Brief: Lines that contain the string "sidx" are the ones to list; copy all of them from the records.

Given entries:
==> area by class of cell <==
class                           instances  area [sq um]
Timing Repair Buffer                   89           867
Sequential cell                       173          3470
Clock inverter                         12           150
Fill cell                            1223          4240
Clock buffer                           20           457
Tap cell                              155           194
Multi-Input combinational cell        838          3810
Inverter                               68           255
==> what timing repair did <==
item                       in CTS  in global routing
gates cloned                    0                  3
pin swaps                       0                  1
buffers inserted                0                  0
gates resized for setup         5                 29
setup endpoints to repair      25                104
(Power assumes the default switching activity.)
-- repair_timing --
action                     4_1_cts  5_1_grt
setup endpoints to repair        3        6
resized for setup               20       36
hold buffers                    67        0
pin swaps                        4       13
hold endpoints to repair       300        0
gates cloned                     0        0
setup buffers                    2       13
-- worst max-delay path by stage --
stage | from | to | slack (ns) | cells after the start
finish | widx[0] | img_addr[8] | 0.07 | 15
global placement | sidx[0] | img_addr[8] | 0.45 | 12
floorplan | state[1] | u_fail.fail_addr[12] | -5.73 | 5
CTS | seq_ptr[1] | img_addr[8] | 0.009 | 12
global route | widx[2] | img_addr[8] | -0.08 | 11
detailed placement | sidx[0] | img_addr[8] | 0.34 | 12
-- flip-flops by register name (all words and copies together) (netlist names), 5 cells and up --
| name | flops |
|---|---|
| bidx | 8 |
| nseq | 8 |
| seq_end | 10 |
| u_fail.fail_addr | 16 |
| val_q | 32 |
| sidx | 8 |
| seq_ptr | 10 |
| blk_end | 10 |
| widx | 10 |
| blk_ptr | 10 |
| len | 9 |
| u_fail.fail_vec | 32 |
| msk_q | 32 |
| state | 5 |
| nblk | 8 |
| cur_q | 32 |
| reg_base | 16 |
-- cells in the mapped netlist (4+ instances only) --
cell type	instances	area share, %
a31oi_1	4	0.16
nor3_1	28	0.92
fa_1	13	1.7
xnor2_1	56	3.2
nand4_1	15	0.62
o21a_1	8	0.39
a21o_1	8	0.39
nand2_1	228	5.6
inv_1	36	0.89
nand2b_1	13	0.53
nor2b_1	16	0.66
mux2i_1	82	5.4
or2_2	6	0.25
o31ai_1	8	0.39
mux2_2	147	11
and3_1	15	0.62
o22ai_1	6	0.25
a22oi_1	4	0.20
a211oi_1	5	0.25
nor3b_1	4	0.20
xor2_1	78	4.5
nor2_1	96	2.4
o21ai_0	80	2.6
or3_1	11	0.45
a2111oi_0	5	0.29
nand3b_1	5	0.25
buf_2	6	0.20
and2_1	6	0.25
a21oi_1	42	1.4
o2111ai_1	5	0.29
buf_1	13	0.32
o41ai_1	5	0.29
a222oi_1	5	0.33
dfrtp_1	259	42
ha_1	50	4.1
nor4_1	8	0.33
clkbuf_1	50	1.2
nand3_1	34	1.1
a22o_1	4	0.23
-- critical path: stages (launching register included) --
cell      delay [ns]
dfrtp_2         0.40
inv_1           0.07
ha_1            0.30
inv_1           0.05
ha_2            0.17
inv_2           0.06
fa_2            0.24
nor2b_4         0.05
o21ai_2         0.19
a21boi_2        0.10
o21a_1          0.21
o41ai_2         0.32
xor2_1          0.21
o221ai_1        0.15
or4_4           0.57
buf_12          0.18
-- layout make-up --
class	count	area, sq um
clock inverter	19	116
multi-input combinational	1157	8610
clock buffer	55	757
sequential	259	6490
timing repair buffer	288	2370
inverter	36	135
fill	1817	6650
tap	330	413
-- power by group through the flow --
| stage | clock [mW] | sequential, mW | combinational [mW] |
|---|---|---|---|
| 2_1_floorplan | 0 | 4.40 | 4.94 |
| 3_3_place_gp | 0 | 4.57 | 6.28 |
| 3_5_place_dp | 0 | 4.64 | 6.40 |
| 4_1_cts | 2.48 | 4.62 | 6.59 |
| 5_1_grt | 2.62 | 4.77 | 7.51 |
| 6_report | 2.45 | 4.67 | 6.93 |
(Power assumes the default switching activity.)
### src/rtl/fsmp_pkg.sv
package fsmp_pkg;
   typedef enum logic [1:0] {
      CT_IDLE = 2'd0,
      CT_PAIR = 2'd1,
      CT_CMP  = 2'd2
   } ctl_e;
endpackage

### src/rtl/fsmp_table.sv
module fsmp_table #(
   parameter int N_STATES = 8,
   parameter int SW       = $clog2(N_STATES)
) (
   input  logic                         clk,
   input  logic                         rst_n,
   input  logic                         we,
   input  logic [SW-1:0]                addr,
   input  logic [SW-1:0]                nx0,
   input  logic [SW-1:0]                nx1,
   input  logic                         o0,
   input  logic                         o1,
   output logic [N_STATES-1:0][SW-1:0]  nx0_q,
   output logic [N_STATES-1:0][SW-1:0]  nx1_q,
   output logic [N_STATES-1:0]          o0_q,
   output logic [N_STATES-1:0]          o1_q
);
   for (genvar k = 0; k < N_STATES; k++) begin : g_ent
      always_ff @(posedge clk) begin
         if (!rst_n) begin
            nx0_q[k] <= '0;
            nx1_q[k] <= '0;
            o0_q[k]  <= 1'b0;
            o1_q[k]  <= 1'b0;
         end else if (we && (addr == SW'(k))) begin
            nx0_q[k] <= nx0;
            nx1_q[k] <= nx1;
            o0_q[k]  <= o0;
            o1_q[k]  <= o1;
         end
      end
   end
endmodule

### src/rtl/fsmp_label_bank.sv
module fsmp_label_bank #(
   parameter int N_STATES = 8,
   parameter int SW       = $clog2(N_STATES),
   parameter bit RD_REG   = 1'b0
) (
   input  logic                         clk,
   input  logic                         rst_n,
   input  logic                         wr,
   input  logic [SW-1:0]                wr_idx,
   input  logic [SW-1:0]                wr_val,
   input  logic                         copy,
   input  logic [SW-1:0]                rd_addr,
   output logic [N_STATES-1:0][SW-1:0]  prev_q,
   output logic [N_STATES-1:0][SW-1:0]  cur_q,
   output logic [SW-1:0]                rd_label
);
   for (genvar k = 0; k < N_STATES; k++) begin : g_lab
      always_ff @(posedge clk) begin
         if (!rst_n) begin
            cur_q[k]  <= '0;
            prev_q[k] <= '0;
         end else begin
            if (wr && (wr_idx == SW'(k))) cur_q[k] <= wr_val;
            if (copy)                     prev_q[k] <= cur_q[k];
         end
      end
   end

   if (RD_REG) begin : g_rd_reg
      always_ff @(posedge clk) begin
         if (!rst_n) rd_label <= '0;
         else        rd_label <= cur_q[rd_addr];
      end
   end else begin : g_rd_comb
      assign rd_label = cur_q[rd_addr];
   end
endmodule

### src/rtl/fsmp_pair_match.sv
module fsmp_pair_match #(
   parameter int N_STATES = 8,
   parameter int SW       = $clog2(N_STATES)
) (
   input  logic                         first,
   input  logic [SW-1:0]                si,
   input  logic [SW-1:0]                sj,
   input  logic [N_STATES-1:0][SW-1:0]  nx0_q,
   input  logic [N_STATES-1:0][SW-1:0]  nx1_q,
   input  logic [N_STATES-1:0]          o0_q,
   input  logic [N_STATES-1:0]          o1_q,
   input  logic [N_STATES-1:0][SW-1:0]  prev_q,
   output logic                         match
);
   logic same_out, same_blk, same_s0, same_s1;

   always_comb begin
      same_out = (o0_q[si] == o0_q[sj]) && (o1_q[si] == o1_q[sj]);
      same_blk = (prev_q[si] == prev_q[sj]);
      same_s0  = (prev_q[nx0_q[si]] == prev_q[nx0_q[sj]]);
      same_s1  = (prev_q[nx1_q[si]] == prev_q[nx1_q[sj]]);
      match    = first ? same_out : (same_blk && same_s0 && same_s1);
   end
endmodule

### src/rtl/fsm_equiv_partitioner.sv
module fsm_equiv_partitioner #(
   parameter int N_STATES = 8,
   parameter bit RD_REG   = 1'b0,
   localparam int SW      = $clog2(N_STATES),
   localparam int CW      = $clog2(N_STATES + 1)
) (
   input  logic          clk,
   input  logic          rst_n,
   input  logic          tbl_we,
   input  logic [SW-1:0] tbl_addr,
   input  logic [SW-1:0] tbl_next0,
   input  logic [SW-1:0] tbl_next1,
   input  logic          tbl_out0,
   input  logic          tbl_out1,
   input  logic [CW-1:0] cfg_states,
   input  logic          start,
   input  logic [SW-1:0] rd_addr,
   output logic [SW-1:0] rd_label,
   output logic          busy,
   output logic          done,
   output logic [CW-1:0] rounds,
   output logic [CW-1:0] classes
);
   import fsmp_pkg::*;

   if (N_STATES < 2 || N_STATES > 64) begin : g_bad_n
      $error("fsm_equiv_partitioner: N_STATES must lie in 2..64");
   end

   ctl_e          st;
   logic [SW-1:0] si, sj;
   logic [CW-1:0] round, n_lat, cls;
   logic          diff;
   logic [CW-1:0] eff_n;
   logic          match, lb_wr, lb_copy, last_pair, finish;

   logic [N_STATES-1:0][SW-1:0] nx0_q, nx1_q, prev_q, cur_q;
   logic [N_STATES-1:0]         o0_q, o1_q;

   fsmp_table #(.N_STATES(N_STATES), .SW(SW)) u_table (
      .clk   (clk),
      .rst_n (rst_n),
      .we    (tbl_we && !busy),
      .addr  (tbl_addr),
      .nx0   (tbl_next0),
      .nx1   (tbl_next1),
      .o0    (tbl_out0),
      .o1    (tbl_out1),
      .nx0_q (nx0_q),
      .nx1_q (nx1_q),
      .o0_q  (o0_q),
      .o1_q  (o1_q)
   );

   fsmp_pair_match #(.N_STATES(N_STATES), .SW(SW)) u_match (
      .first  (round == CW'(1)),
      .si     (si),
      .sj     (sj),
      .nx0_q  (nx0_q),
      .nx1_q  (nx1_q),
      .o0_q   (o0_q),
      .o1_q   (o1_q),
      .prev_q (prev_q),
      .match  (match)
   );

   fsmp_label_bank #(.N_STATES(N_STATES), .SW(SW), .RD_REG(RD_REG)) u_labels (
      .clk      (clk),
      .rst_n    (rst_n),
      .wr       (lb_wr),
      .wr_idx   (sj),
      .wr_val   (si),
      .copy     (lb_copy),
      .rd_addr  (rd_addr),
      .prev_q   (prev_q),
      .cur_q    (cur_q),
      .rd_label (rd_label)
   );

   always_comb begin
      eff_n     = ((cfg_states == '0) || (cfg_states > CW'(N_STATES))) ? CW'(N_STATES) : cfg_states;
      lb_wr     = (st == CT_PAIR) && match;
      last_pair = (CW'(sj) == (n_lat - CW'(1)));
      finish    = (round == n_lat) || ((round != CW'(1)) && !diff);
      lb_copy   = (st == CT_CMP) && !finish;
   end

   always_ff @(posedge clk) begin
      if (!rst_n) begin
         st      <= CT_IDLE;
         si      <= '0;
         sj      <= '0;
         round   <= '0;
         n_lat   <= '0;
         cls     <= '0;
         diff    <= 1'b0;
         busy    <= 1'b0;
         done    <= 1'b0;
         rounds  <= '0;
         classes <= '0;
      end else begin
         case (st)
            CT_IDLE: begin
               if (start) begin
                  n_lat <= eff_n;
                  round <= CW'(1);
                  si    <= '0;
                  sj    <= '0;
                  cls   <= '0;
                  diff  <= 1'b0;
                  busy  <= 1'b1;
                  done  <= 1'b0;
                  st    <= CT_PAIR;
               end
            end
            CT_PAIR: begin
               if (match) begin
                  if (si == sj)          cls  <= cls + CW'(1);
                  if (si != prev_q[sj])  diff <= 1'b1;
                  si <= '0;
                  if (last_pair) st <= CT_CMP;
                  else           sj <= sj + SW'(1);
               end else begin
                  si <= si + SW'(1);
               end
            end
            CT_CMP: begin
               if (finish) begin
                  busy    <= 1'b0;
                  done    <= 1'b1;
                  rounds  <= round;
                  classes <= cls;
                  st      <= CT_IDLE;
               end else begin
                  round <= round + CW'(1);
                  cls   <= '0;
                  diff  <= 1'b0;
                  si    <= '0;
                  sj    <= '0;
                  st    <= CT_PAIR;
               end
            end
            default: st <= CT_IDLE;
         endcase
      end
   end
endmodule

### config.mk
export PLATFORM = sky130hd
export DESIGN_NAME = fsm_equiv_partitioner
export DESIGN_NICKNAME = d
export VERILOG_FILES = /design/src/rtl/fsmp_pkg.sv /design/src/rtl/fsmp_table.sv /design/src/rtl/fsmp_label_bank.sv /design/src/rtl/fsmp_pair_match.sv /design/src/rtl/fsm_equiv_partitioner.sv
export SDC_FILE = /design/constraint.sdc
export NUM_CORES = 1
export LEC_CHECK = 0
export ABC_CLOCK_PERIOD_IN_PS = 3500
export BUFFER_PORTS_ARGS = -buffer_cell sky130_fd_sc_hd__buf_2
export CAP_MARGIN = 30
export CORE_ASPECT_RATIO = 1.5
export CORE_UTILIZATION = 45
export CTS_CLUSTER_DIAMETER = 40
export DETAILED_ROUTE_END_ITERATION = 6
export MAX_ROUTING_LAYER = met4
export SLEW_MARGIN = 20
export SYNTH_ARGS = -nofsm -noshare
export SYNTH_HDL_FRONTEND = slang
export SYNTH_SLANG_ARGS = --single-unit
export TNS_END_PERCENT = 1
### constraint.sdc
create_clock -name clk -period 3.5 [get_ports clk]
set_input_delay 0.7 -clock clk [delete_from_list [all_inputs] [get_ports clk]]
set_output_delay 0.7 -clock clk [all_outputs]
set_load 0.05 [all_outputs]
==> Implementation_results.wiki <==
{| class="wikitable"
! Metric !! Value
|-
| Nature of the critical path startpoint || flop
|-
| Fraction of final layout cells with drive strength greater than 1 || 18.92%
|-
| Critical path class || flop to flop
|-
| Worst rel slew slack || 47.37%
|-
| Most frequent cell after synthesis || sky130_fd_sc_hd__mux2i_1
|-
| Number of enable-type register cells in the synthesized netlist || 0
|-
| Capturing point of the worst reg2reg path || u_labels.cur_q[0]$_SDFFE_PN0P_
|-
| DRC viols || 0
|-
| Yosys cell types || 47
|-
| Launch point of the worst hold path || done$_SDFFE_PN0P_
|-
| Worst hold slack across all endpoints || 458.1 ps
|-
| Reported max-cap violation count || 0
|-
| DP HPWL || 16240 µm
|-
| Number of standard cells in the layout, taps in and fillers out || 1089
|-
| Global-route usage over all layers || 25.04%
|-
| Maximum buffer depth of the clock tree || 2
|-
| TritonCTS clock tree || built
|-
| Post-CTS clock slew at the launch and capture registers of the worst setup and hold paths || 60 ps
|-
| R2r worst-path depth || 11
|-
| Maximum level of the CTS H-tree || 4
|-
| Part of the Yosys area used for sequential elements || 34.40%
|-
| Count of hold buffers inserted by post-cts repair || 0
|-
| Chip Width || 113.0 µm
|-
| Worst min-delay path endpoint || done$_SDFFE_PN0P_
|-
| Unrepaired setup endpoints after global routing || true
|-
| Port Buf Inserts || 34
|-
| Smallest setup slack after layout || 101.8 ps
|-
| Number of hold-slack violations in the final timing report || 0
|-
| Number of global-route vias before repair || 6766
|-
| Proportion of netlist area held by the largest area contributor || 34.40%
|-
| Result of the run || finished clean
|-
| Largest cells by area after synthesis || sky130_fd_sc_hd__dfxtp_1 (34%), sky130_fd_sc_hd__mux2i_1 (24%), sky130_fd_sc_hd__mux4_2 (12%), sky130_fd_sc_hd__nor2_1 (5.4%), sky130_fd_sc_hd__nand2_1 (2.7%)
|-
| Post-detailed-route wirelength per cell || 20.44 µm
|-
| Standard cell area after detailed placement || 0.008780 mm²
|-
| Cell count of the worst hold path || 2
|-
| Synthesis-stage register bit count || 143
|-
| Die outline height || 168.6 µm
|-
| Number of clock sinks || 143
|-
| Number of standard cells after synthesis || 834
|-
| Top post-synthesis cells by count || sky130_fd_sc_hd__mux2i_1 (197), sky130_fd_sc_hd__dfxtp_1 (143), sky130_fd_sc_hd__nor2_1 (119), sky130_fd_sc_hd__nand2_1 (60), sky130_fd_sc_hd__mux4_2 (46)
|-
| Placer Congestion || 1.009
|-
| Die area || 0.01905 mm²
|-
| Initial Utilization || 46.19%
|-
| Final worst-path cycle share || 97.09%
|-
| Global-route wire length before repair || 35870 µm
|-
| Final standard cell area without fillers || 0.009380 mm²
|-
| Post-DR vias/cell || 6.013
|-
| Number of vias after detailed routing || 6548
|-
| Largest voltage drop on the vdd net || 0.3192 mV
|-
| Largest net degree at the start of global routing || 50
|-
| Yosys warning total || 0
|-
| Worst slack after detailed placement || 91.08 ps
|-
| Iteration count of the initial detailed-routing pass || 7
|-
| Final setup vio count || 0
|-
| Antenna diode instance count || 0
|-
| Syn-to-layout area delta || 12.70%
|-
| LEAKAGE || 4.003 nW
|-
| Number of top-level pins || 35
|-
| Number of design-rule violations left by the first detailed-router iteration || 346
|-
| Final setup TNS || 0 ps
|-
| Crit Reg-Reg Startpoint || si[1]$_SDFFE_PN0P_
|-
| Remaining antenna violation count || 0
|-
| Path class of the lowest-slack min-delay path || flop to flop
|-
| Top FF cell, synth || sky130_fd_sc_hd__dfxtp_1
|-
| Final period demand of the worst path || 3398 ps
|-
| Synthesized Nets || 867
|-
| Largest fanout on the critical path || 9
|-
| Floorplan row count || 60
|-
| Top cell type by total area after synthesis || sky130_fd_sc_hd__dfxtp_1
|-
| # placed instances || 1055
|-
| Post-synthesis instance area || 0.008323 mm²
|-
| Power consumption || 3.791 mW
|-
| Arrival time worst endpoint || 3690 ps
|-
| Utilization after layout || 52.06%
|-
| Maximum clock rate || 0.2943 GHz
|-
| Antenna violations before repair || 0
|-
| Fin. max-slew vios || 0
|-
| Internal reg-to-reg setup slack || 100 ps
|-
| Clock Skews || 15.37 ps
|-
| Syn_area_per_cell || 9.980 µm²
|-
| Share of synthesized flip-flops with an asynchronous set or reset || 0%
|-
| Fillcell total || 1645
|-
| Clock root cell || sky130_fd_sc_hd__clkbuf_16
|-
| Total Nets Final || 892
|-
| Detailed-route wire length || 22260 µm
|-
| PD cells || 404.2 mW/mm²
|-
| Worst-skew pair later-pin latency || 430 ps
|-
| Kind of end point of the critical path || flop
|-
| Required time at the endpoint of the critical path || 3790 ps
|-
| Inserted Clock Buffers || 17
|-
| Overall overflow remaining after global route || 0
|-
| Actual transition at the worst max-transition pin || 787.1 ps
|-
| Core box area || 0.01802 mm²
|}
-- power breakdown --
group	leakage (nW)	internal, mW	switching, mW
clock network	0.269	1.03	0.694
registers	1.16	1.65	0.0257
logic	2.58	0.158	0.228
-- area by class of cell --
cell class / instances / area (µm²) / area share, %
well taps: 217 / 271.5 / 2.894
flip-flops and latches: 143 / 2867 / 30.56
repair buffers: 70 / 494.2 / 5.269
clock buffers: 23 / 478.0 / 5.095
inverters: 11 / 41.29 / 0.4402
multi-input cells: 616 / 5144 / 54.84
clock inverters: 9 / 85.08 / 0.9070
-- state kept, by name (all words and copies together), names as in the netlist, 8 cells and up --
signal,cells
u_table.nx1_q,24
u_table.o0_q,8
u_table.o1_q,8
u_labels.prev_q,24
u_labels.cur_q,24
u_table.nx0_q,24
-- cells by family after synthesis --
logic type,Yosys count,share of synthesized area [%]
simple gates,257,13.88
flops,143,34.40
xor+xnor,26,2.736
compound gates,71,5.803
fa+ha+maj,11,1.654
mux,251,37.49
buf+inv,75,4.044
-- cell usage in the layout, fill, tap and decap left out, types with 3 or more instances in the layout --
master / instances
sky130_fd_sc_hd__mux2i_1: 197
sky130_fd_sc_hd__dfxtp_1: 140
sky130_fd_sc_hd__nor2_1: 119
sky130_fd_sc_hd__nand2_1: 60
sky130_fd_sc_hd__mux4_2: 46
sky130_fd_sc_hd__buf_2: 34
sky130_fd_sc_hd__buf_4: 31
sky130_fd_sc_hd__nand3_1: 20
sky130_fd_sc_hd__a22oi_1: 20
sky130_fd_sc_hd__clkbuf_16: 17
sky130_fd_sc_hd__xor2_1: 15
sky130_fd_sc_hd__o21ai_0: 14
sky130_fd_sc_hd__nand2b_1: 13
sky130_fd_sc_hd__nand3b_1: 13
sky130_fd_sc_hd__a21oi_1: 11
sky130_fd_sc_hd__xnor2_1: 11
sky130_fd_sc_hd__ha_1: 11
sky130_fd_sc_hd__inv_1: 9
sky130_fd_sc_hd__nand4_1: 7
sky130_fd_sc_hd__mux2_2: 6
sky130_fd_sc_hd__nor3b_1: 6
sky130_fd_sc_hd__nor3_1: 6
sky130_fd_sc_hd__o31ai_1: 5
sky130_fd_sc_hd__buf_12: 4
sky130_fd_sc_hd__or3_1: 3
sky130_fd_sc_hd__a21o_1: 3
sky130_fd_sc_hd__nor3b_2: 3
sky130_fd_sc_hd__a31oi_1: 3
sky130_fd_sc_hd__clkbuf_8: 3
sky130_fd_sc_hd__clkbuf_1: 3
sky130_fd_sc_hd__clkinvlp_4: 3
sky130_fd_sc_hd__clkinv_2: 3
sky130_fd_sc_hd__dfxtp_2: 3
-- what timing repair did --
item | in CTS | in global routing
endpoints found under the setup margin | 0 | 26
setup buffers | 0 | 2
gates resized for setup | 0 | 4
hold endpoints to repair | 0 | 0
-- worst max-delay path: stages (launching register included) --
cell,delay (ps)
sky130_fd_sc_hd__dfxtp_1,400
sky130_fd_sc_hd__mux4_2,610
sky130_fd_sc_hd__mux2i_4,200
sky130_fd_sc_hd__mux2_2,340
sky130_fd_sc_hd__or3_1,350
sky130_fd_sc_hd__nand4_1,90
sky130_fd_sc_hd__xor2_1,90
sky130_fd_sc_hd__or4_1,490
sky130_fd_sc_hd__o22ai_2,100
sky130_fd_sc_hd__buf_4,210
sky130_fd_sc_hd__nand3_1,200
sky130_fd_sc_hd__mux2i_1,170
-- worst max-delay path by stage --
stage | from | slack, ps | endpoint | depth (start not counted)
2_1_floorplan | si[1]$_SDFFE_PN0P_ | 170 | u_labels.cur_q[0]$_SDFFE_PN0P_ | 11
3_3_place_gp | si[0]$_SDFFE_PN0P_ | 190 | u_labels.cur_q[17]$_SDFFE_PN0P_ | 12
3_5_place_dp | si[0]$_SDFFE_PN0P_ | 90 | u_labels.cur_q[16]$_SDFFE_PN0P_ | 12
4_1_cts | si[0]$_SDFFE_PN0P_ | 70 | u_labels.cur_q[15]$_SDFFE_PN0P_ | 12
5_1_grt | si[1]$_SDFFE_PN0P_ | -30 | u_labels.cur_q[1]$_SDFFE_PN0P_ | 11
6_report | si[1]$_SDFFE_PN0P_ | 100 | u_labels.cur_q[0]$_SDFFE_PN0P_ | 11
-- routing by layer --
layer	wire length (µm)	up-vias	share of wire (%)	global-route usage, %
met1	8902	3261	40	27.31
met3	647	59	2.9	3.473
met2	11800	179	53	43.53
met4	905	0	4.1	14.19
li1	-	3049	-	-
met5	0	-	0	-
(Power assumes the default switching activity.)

Solution:
global placement | sidx[0] | img_addr[8] | 0.45 | 12
detailed placement | sidx[0] | img_addr[8] | 0.34 | 12
| sidx | 8 |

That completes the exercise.